Unveiling galaxy assembly from next generation photometry

Final Report Summary - PHOTO-EV (Unveiling galaxy assembly from next generation photometry)

During this project the fellow began by further exploiting new spectroscopic datasets to explore different aspects of galaxy evolution. Through interaction with the host Stephane Charlot, she has significantly furthered her knowledge of stellar population synthesis models. In particular in Wild et al. (2009, MNRAS, 395, 144) she studied a high redshift spectroscopic dataset to study the formation of red-sequence galaxies through major mergers. Through additional comparisons to results from simulations of galaxy mergers she found that as much as 40% of the growth of red and dead galaxies could occur through the channel of major mergers of gas rich spiral galaxies (Science Objective 1, section B1.1 and Research Training Objective 3, Section B2.1). In Wild, Heckman & Charlot (2010, MNRAS, 405, 933) she exploited the detailed star formation histories available from high quality spectra to time precisely when the black hole starts to accrete following a strong burst of star formation. For the first time a significant offset was seen between the starburst and black hole accretion, which may be due to supernova feedback (Science Objective 2, section B1.1). New statitistical techniques are required to extract more information from large astronomical databases. Budavári, Wild et al. (2009, MNRAS, 394, 1496) developed a new statistical method to deal with spectroscopic data (Methodology objective 3 in B1.2 Research Training Objective 2, Section B2.1).

During the last 6 months of the project, the fellow focussed purely on extracting galaxy properties from photometric datasets, combining the ultraviolet, optical and near infrared data from the three largest surveys of local galaxies: GALEX, SDSS and UKIDSS (Research Training Objective 1, Section B2.1). She developed a novel method to extract dust attenuation curves from pair-matched samples of galaxies (Research Training Objective 2, Section B2.1). This has resulted in a paper, recently sent to collaborators for final comments, measuring the internal dust attenuation of galaxies as a function of their physical properties such as mass normalized star formation rate (Science Objective 3, Section B1.1). These results pave the way for a more detailed analysis of the physical properties of galaxies using broad band photometry, by removing the major uncertainty caused by dust attenuation.

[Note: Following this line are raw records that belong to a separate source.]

===== config.mk =====
export PLATFORM = sky130hd
export DESIGN_NAME = ccr_branch_ctrl
export DESIGN_NICKNAME = d
export VERILOG_FILES = /design/src/rtl/ccr_branch_ctrl.sv
export SDC_FILE = /design/constraint.sdc
export NUM_CORES = 1
export LEC_CHECK = 0
export CAP_MARGIN = 10
export CORE_ASPECT_RATIO = 0.5
export CORE_MARGIN = 5
export CORE_UTILIZATION = 37
export DETAILED_ROUTE_END_ITERATION = 10
export PLACE_DENSITY = 0.85
export SLEW_MARGIN = 20
export SYNTH_ARGS = -nofsm -noshare
export SYNTH_HDL_FRONTEND = slang
export SYNTH_SLANG_ARGS = --single-unit

===== constraint.sdc =====
create_clock -name clk_i -period 1.4 [get_ports clk_i]
set_input_delay 0.28 -clock clk_i [delete_from_list [all_inputs] [get_ports clk_i]]
set_output_delay 0.28 -clock clk_i [all_outputs]
set_load 0.005 [all_outputs]

===== src/rtl/ccr_branch_ctrl.sv =====
// ---------------------------------------------------------------------------
// ccr_branch_ctrl
//   Condition-code register {N, C, Z} with per-bit ALU writes, a one-deep
//   interrupt shadow, and a branch resolver for JZ/JN/JC/JMP. A taken branch
//   produces a registered one-cycle redirect (br_taken_o/pc_sel_o/pc_target_o)
//   and holds flush_o high for FLUSH_CYCLES cycles.
//
// Optional feature macro: BRANCH_FWD_EN
//   defined   : the branch condition sees same-cycle ALU flag writes
//   undefined : the branch condition sees the registered CCR only
//
// Parameters:
//   ADDR_W       width of branch target / PC redirect
//   FLUSH_CYCLES cycles flush_o stays high after a taken branch (1..7)
//
// Ports:
//   clk_i        clock, rising edge
//   rst_i        asynchronous active-high reset
//   alu_flag_i   {N, C, Z} from the ALU
//   flag_we_i    per-bit write enable for alu_flag_i
//   br_valid_i   branch instruction present
//   br_cond_i    00 JZ, 01 JN, 10 JC, 11 JMP
//   br_target_i  jump destination
//   int_req_i    interrupt accepted: save CCR to shadow
//   rti_i        return from interrupt: restore CCR from shadow
//   ccr_o        architectural {N, C, Z}
//   br_taken_o   one-cycle taken pulse
//   pc_sel_o     fetch redirect select (same as br_taken_o)
//   pc_target_o  registered redirect address
//   flush_o      squash younger instructions in IF/ID
// ---------------------------------------------------------------------------
module ccr_branch_ctrl #(
  parameter int ADDR_W       = 16,
  parameter int FLUSH_CYCLES = 2
) (
  input  logic              clk_i,
  input  logic              rst_i,
  input  logic [2:0]        alu_flag_i,
  input  logic [2:0]        flag_we_i,
  input  logic              br_valid_i,
  input  logic [1:0]        br_cond_i,
  input  logic [ADDR_W-1:0] br_target_i,
  input  logic              int_req_i,
  input  logic              rti_i,
  output logic [2:0]        ccr_o,
  output logic              br_taken_o,
  output logic              pc_sel_o,
  output logic [ADDR_W-1:0] pc_target_o,
  output logic              flush_o
);

  typedef enum logic [0:0] {
    ST_IDLE  = 1'b0,
    ST_FLUSH = 1'b1
  } state_t;

  // Counter starts one below the flush length: the loading cycle is the first flush cycle.
  localparam logic [2:0] CNT_LOAD = 3'(FLUSH_CYCLES - 1);

  state_t              state_q, state_d;
  logic [2:0]          cnt_q, cnt_d;
  logic [2:0]          ccr_q, ccr_d;
  logic [2:0]          shadow_q, shadow_d;
  logic                shadow_valid_q, shadow_valid_d;
  logic                br_taken_q, br_taken_d;
  logic [ADDR_W-1:0]   pc_target_q, pc_target_d;
  logic                flush_q, flush_d;

  logic [2:0]          eff_s;
  logic [2:0]          cond_src_s;
  logic [2:0]          clr_mask_s;
  logic                cond_true_s;
  logic                taken_s;
  logic                restore_s;

  // Effective flags, branch condition evaluation and taken decision.
  always_comb begin
    eff_s       = (flag_we_i & alu_flag_i) | (~flag_we_i & ccr_q);
`ifdef BRANCH_FWD_EN
    cond_src_s  = eff_s;
`else
    cond_src_s  = ccr_q;
`endif
    cond_true_s = 1'b0;
    clr_mask_s  = 3'b000;
    case (br_cond_i)
      2'b00: begin
        cond_true_s = cond_src_s[0];
        clr_mask_s  = 3'b001;
      end
      2'b01: begin
        cond_true_s = cond_src_s[2];
        clr_mask_s  = 3'b100;
      end
      2'b10: begin
        cond_true_s = cond_src_s[1];
        clr_mask_s  = 3'b010;
      end
      2'b11: begin
        cond_true_s = 1'b1;
        clr_mask_s  = 3'b000;
      end
      default: begin
        cond_true_s = 1'b0;
        clr_mask_s  = 3'b000;
      end
    endcase
    taken_s   = br_valid_i & (state_q == ST_IDLE) & cond_true_s;
    // A simultaneous int_req takes priority, so the restore is suppressed.
    restore_s = rti_i & shadow_valid_q & ~int_req_i;
  end

  // CCR and shadow next-state.
  always_comb begin
    ccr_d          = ccr_q;
    shadow_d       = shadow_q;
    shadow_valid_d = shadow_valid_q;
    if (restore_s) begin
      ccr_d = shadow_q;
    end else if (taken_s) begin
      // Clearing the tested bit overrides an ALU write to that same bit.
      ccr_d = eff_s & ~clr_mask_s;
    end else begin
      ccr_d = eff_s;
    end
    if (int_req_i) begin
      // Shadow captures the flags before any branch clear.
      shadow_d       = eff_s;
      shadow_valid_d = 1'b1;
    end else if (restore_s) begin
      shadow_valid_d = 1'b0;
    end else begin
      shadow_valid_d = shadow_valid_q;
    end
  end

  // Flush FSM next-state and redirect outputs.
  always_comb begin
    state_d     = state_q;
    cnt_d       = cnt_q;
    pc_target_d = pc_target_q;
    case (state_q)
      ST_IDLE: begin
        if (taken_s) begin
          state_d = ST_FLUSH;
          cnt_d   = CNT_LOAD;
        end else begin
          state_d = ST_IDLE;
          cnt_d   = cnt_q;
        end
      end
      ST_FLUSH: begin
        if (cnt_q == 3'd0) begin
          state_d = ST_IDLE;
          cnt_d   = 3'd0;
        end else begin
          state_d = ST_FLUSH;
          cnt_d   = cnt_q - 3'd1;
        end
      end
      default: begin
        state_d = ST_IDLE;
        cnt_d   = 3'd0;
      end
    endcase
    if (taken_s) begin
      pc_target_d = br_target_i;
    end else begin
      pc_target_d = pc_target_q;
    end
    br_taken_d = taken_s;
    flush_d    = (state_d == ST_FLUSH);
  end

  // State and output registers.
  always_ff @(posedge clk_i or posedge rst_i) begin
    if (rst_i) begin
      state_q        <= ST_IDLE;
      cnt_q          <= 3'd0;
      ccr_q          <= 3'b000;
      shadow_q       <= 3'b000;
      shadow_valid_q <= 1'b0;
      br_taken_q     <= 1'b0;
      pc_target_q    <= '0;
      flush_q        <= 1'b0;
    end else begin
      state_q        <= state_d;
      cnt_q          <= cnt_d;
      ccr_q          <= ccr_d;
      shadow_q       <= shadow_d;
      shadow_valid_q <= shadow_valid_d;
      br_taken_q     <= br_taken_d;
      pc_target_q    <= pc_target_d;
      flush_q        <= flush_d;
    end
  end

  assign ccr_o       = ccr_q;
  assign br_taken_o  = br_taken_q;
  assign pc_sel_o    = br_taken_q;
  assign pc_target_o = pc_target_q;
  assign flush_o     = flush_q;

endmodule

The primary goal of this project was to develop a new statistical approach to derive physical properties of galaxies at any redshift from multi-waveband photometry. Due to the unexpected opportunities provided by recently available spectroscopic datasets, the fellow choose to postpone the exploration of the photometric datasets as described in the PhotoEV project, until the final stage of the fellowship. Finding a solution to the problem of dust attenuation was required before progress could be made on other physical parameters, and this was best achieved with low redshift datasets. In her new position within the high-redshift galaxy evolution group at the University of Edinburgh she will continue working directly on the Science and Methodology Objectives set out in the PhotoEV project.

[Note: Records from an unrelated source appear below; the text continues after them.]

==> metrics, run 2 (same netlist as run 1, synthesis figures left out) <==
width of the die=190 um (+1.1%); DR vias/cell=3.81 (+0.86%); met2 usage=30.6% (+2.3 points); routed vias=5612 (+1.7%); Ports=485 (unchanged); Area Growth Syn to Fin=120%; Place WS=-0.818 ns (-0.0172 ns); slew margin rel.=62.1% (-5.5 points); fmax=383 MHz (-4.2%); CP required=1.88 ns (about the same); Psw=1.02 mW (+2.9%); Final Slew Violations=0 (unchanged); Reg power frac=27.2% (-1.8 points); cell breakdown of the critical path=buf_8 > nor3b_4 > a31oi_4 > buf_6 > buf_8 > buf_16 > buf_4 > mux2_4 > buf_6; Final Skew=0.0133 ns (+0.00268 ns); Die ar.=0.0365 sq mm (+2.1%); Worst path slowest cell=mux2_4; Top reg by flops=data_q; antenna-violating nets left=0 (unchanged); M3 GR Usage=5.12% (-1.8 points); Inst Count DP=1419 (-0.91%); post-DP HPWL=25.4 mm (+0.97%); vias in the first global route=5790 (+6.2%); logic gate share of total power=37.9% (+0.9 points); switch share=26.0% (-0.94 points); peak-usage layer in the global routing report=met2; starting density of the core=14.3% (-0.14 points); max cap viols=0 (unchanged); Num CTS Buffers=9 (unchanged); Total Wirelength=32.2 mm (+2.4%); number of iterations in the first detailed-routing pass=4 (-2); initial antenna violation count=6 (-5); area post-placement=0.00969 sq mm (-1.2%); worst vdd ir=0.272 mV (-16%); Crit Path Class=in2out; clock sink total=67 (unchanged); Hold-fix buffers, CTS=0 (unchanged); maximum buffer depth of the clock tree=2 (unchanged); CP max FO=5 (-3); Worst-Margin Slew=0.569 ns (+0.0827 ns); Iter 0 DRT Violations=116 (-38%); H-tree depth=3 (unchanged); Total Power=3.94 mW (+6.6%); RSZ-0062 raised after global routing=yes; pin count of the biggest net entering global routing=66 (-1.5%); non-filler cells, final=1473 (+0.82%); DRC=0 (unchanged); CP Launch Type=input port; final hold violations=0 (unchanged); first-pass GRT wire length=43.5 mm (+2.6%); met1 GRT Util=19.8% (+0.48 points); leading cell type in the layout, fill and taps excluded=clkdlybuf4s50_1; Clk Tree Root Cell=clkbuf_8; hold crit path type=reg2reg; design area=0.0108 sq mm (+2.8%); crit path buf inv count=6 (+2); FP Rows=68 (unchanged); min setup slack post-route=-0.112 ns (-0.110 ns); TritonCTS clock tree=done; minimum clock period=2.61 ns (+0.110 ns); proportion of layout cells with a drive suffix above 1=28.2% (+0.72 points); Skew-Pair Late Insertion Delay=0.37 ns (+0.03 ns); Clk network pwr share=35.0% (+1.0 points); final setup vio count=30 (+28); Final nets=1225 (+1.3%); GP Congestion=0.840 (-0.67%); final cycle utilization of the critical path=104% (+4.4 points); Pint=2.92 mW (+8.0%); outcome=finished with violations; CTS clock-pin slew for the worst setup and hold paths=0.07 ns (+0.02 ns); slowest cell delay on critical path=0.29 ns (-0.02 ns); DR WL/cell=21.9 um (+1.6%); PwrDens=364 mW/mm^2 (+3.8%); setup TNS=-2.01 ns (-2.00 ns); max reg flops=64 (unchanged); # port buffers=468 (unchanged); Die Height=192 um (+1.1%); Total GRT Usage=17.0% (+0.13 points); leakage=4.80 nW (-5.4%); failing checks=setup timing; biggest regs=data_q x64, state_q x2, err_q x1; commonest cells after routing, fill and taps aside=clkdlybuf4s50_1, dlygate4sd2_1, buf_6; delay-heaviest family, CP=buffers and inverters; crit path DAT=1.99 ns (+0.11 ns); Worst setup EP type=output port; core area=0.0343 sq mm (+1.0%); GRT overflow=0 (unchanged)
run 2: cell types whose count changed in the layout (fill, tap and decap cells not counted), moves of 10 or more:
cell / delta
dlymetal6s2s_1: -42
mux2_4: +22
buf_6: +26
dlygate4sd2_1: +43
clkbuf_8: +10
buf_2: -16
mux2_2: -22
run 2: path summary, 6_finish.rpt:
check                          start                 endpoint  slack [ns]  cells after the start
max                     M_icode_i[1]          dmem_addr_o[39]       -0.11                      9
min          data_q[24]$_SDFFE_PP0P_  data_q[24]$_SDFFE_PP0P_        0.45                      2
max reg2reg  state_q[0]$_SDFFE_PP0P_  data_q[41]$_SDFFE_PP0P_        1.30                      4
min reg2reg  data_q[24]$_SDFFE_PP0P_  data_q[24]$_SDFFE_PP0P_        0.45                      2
===== config.mk =====
export PLATFORM = sky130hd
export DESIGN_NAME = color_zone_detector
export DESIGN_NICKNAME = d
export VERILOG_FILES = /design/src/rtl/color_zone_detector_pkg.sv /design/src/rtl/color_zone_detector_zone_accum.sv /design/src/rtl/color_zone_detector.sv
export SDC_FILE = /design/constraint.sdc
export NUM_CORES = 2
export LEC_CHECK = 0
export CAP_MARGIN = 20
export CELL_PAD_IN_SITES_DETAIL_PLACEMENT = 1
export CELL_PAD_IN_SITES_GLOBAL_PLACEMENT = 2
export CORE_ASPECT_RATIO = 0.6
export CORE_MARGIN = 1.5
export CORE_UTILIZATION = 42
export CTS_BUF_LIST = sky130_fd_sc_hd__clkbuf_16
export CTS_CLUSTER_DIAMETER = 100
export DETAILED_ROUTE_END_ITERATION = 10
export MAX_ROUTING_LAYER = met4
export PLACE_DENSITY = 0.84
export SLEW_MARGIN = 15
export SYNTH_ARGS = -nofsm -noshare
export SYNTH_HDL_FRONTEND = slang
export SYNTH_SLANG_ARGS = --single-unit
export TNS_END_PERCENT = 30

===== constraint.sdc =====
create_clock -name pclk -period 7.5 [get_ports pclk]
set_input_delay 1.125 -clock pclk [delete_from_list [all_inputs] [get_ports pclk]]
set_output_delay 1.125 -clock pclk [all_outputs]
set_load 0.01 [all_outputs]

===== src/rtl/color_zone_detector_pkg.sv =====
// ---------------------------------------------------------------------------
// color_det_pkg
// Shared types and helpers for the colour zone detector.
//   rgb565_t     : RGB565 pixel split into its colour fields
//   cfg_t        : threshold set sampled at every frame start
//   CFG_RESET    : threshold values loaded by reset
//   state_t      : frame FSM states
//   zone_centre  : centre coordinate of zone idx along one axis
//   sum_width    : bit width of a window sum that can never wrap
// ---------------------------------------------------------------------------
package color_det_pkg;

  typedef struct packed {
    logic [4:0] r;
    logic [5:0] g;
    logic [4:0] b;
  } rgb565_t;

  typedef struct packed {
    logic [4:0] r_min;
    logic [5:0] g_max;
    logic [4:0] b_max;
    logic [4:0] r_minus_g;
    logic [4:0] r_minus_b;
  } cfg_t;

  localparam cfg_t CFG_RESET = '{
    r_min:     5'd10,
    g_max:     6'd32,
    b_max:     5'd16,
    r_minus_g: 5'd4,
    r_minus_b: 5'd4
  };

  typedef enum logic [1:0] {
    IDLE   = 2'd0,
    ACTIVE = 2'd1,
    DONE   = 2'd2
  } state_t;

  // Zones split the axis into nzones equal slices; the centre of each slice
  // uses integer division so it matches a software reference exactly.
  function automatic int zone_centre(input int idx, input int extent, input int nzones);
    return ((2 * idx + 1) * extent) / (2 * nzones);
  endfunction

  // A window sum holds win*win samples of at most max_val each.
  function automatic int sum_width(input int win, input int max_val);
    return $clog2(win * win * max_val + 1);
  endfunction

endpackage


===== src/rtl/color_zone_detector_zone_accum.sv =====
// ---------------------------------------------------------------------------
// zone_accum
// One detection window: counts the in-window pixels of the current frame,
// accumulates the R/G/B sums and, on the last window pixel, forms the
// pass/fail decision and holds it in a pending register.
//   pclk, rst_n   : pixel clock, asynchronous active-low reset
//   clear         : frame start, empties counters, sums and pending
//   pix_en        : pixel accepted this cycle at (pix_x, pix_y)
//   pix           : accepted pixel value
//   cfg           : thresholds that apply to this pixel
//   pending_next  : pending decision including this cycle's pixel
// ---------------------------------------------------------------------------
module zone_accum
  import color_det_pkg::*;
#(
  parameter int XW  = 9,
  parameter int YW  = 8,
  parameter int XC  = 0,
  parameter int YC  = 0,
  parameter int WIN = 5
) (
  input  logic          pclk,
  input  logic          rst_n,
  input  logic          clear,
  input  logic          pix_en,
  input  logic [XW-1:0] pix_x,
  input  logic [YW-1:0] pix_y,
  input  rgb565_t       pix,
  input  cfg_t          cfg,
  output logic          pending_next
);

  localparam int HALF = WIN / 2;
  localparam int N    = WIN * WIN;
  localparam int SWR  = sum_width(WIN, 31);
  localparam int SWG  = sum_width(WIN, 63);
  localparam int SWB  = sum_width(WIN, 31);
  localparam int CW   = $clog2(N + 1);
  localparam logic [CW-1:0] CNT_FULL = CW'(N);
  localparam logic [CW-1:0] CNT_LAST = CW'(N - 1);

  logic [CW-1:0]  count, count_n, base_cnt;
  logic [SWR-1:0] sum_r, base_r, add_r;
  logic [SWG-1:0] sum_g, base_g, add_g;
  logic [SWB-1:0] sum_b, base_b, add_b;
  logic           pending, base_pend;
  logic           in_win, take, decide, pass;
  logic signed [31:0] xs, ys;
  logic signed [31:0] tot_r, tot_g, tot_b, diff_rg, diff_rb;
  logic signed [31:0] thr_r, thr_g, thr_b, thr_rg, thr_rb;

  assign xs = 32'(pix_x);
  assign ys = 32'(pix_y);

  // Window membership is evaluated signed so that windows hanging over the
  // picture edge simply lose their off-picture part and never complete.
  assign in_win = (xs >= XC - HALF) && (xs <= XC + HALF) &&
                  (ys >= YC - HALF) && (ys <= YC + HALF);

  // A frame start empties the window first, so a pixel arriving in the same
  // cycle is accumulated into a fresh frame. Accumulation stops once the
  // window is full. The decision uses the sums including the final pixel
  // and all comparisons are done in 32-bit signed arithmetic.
  always_comb begin
    base_cnt  = clear ? '0   : count;
    base_r    = clear ? '0   : sum_r;
    base_g    = clear ? '0   : sum_g;
    base_b    = clear ? '0   : sum_b;
    base_pend = clear ? 1'b0 : pending;

    take   = pix_en && in_win && (base_cnt != CNT_FULL);
    decide = take && (base_cnt == CNT_LAST);

    add_r = base_r + SWR'(pix.r);
    add_g = base_g + SWG'(pix.g);
    add_b = base_b + SWB'(pix.b);

    tot_r   = 32'(add_r);
    tot_g   = 32'(add_g);
    tot_b   = 32'(add_b);
    diff_rg = tot_r - (tot_g >>> 1);
    diff_rb = tot_r - tot_b;

    thr_r  = N * 32'(cfg.r_min);
    thr_g  = N * 32'(cfg.g_max);
    thr_b  = N * 32'(cfg.b_max);
    thr_rg = N * 32'(cfg.r_minus_g);
    thr_rb = N * 32'(cfg.r_minus_b);

    pass = (tot_r >= thr_r) && (tot_g <= thr_g) && (tot_b <= thr_b) &&
           (diff_rg >= thr_rg) && (diff_rb >= thr_rb);

    count_n      = take   ? base_cnt + CW'(1) : base_cnt;
    pending_next = decide ? pass              : base_pend;
  end

  // Window state registers; reset leaves an empty window with no decision.
  always_ff @(posedge pclk or negedge rst_n) begin
    if (!rst_n) begin
      count   <= '0;
      sum_r   <= '0;
      sum_g   <= '0;
      sum_b   <= '0;
      pending <= 1'b0;
    end else begin
      count   <= count_n;
      sum_r   <= take ? add_r : base_r;
      sum_g   <= take ? add_g : base_g;
      sum_b   <= take ? add_b : base_b;
      pending <= pending_next;
    end
  end

endmodule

Alongside the achievements of the Photo-EV project, the fellow continued to contribute significantly to her PhD field studying the association between QSO absorption line systems and nearby galaxy properties. In Menard, Wild et al. (2010, MNRAS, in press) they uncovered a very simple relation linking the strength of absorption lines to the star formation rate of galaxies, over half the age of the Universe. In Chen, Wild et al. (2010, ApJ, 724L, 176) the fellow exploited the new skills gained during the Photo-EV project to combine photometric datasets and measure galaxy properties from broad band photometry, for galaxies in absorber fields. The results showed that the extent of absorption around galaxies scales primarily with galaxy mass, but secondarily with specific star formation rate (sSFR = SFR/stellar mass).